Aide-de-camp to the Grand Duchess
- In office May 1940 – April 1945
- Monarch: Charlotte

Minister for Agriculture, Trade, Industry, Occupations, and Supply
- Monarch: Charlotte
- Prime Minister: Pierre Dupong

Personal details
- Born: 3 September 1909
- Died: 3 October 1983 (aged 74)
- Occupation: Politician

Military service
- Allegiance: Luxembourg
- Branch/service: Luxembourg Army
- Rank: Major
- Battles/wars: World War 2 Invasion of Luxembourg;

= Guillaume Konsbruck =

Luxembourgian politician (1909–1983)

Guillaume Konsbruck (3 September 1909 – 3 October 1983) was a Luxembourgish military officer, politician, and manager of the steel company Arbed.

== Early life ==
Guillame Konsbruck was born on 3 September 1909. He studied at the cavalry branch of the Saint-Cyr Military Academy from 1931 to 1933, subsequently joining the Luxembourg Army. By 1940 he held the rank of captain and acted as an aide to Prince Felix.

== World War II ==
On 10 May 1940 Germany invaded Luxembourg. Konsbruck accompanied Hereditary Grand Duke Jean, Princess Marie Gabrielle, and Princess Alix as they fled to France. Konsbruck served as aide de camp to Grand Duchess Charlotte during her exile in World War II. After arriving in Bordeaux, Guillaume Konsbruck and his family were granted transit visas from the Portuguese consul Aristides de Sousa Mendes, in June 1940. They travelled to Portugal along with the rest of the government and the Grand Ducal Family of Luxembourg. Guillaume, along with his wife Nelly, and their sons Guy and Carlo, followed the Grand Ducal family through Coimbra and Lisbon. They settled at Praia das Maçãs after the Grand Ducal family moved to Cascais. By August, the entire entourage had moved to Monte Estoril and the Konsbruck family stayed at Chalet Posser de Andrade with the Grand Ducal family. They left Portugal with the Grand Duchess Charlotte and the Dowager Grand Duchess Anne Marie on 3 October 1940 aboard the Pan Am Yankee Clipper headed for New York City.

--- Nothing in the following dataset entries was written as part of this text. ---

### config.mk
export PLATFORM = sky130hd
export DESIGN_NAME = addr_walk_tester
export DESIGN_NICKNAME = d
export VERILOG_FILES = /design/src/rtl/awt_pkg.sv /design/src/rtl/awt_pair_seq.sv /design/src/rtl/awt_rd_pipe.sv /design/src/rtl/addr_walk_tester.sv
export SDC_FILE = /design/constraint.sdc
export NUM_CORES = 1
export LEC_CHECK = 0
export CORE_ASPECT_RATIO = 0.7
export CORE_MARGIN = 5
export CORE_UTILIZATION = 30
export DETAILED_ROUTE_END_ITERATION = 8
export PLACE_DENSITY = 0.68
export SYNTH_ARGS = -nofsm -noshare
export SYNTH_HDL_FRONTEND = slang
export SYNTH_SLANG_ARGS = --single-unit
### constraint.sdc
create_clock -name clk -period 3.6 [get_ports clk]
set_clock_uncertainty 0.05 [all_clocks]
set_input_delay 1.08 -clock clk [delete_from_list [all_inputs] [get_ports clk]]
set_output_delay 1.08 -clock clk [all_outputs]
set_load 0.005 [all_outputs]
### src/rtl/awt_pkg.sv
package awt_pkg;
   typedef enum logic [2:0] {
      ST_IDLE,
      ST_ZERO,
      ST_WRA,
      ST_WRB,
      ST_RD,
      ST_WAIT
   } awt_state_e;
endpackage

### src/rtl/awt_pair_seq.sv
// Walks the ordered pair (first, second) of distinct bit positions.
module awt_pair_seq #(
   parameter int AW = 8,
   localparam int IW = (AW > 1) ? $clog2(AW) : 1
) (
   input  logic          clk,
   input  logic          rst_n,
   input  logic          clear,
   input  logic          step,
   output logic [IW-1:0] first_idx,
   output logic [IW-1:0] second_idx,
   output logic          last
);
   logic [IW:0] nf, ns;

   always_comb begin
      nf = {1'b0, first_idx};
      ns = {1'b0, second_idx} + 1'b1;
      if (ns == nf) ns = ns + 1'b1;
      if (ns >= (IW+1)'(AW)) begin
         nf = nf + 1'b1;
         ns = '0;
      end
   end

   assign last = (first_idx == IW'(AW-1)) && (second_idx == IW'(AW-2));

   always_ff @(posedge clk or negedge rst_n) begin
      if (!rst_n) begin
         first_idx  <= '0;
         second_idx <= IW'(1);
      end else if (clear) begin
         first_idx  <= '0;
         second_idx <= IW'(1);
      end else if (step) begin
         first_idx  <= nf[IW-1:0];
         second_idx <= ns[IW-1:0];
      end
   end


   distinct_idx_chk: assert property (@(posedge clk) disable iff (!rst_n)
      first_idx != second_idx);
endmodule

As a major he returned to Luxembourg late in the afternoon of 12 September 1944. Representing Prime Minister Pierre Dupong, he inspected the Grand Ducal Palace and several government buildings before taking part in conferences with Allied leaders in the country. He welcomed the Grand Duchess at the border upon her return to the country on 17 April 1945.

== Post-war career ==
After the war Konsbruck became involved in creating an official orthography for the Luxembourgish language. On 29 August 1946 Konsbruck was appointed via Grand Ducal Decree to be Minister of Supply and Economic Affairs.

== Awards ==
He was made a Commander of the Order of the Oak Crown on 22 January 1951, a Grand Officer of the House Order of Orange on 19 June 1952 and a Grand Officer in the Order of Orange-Nassau on 9 November 1973.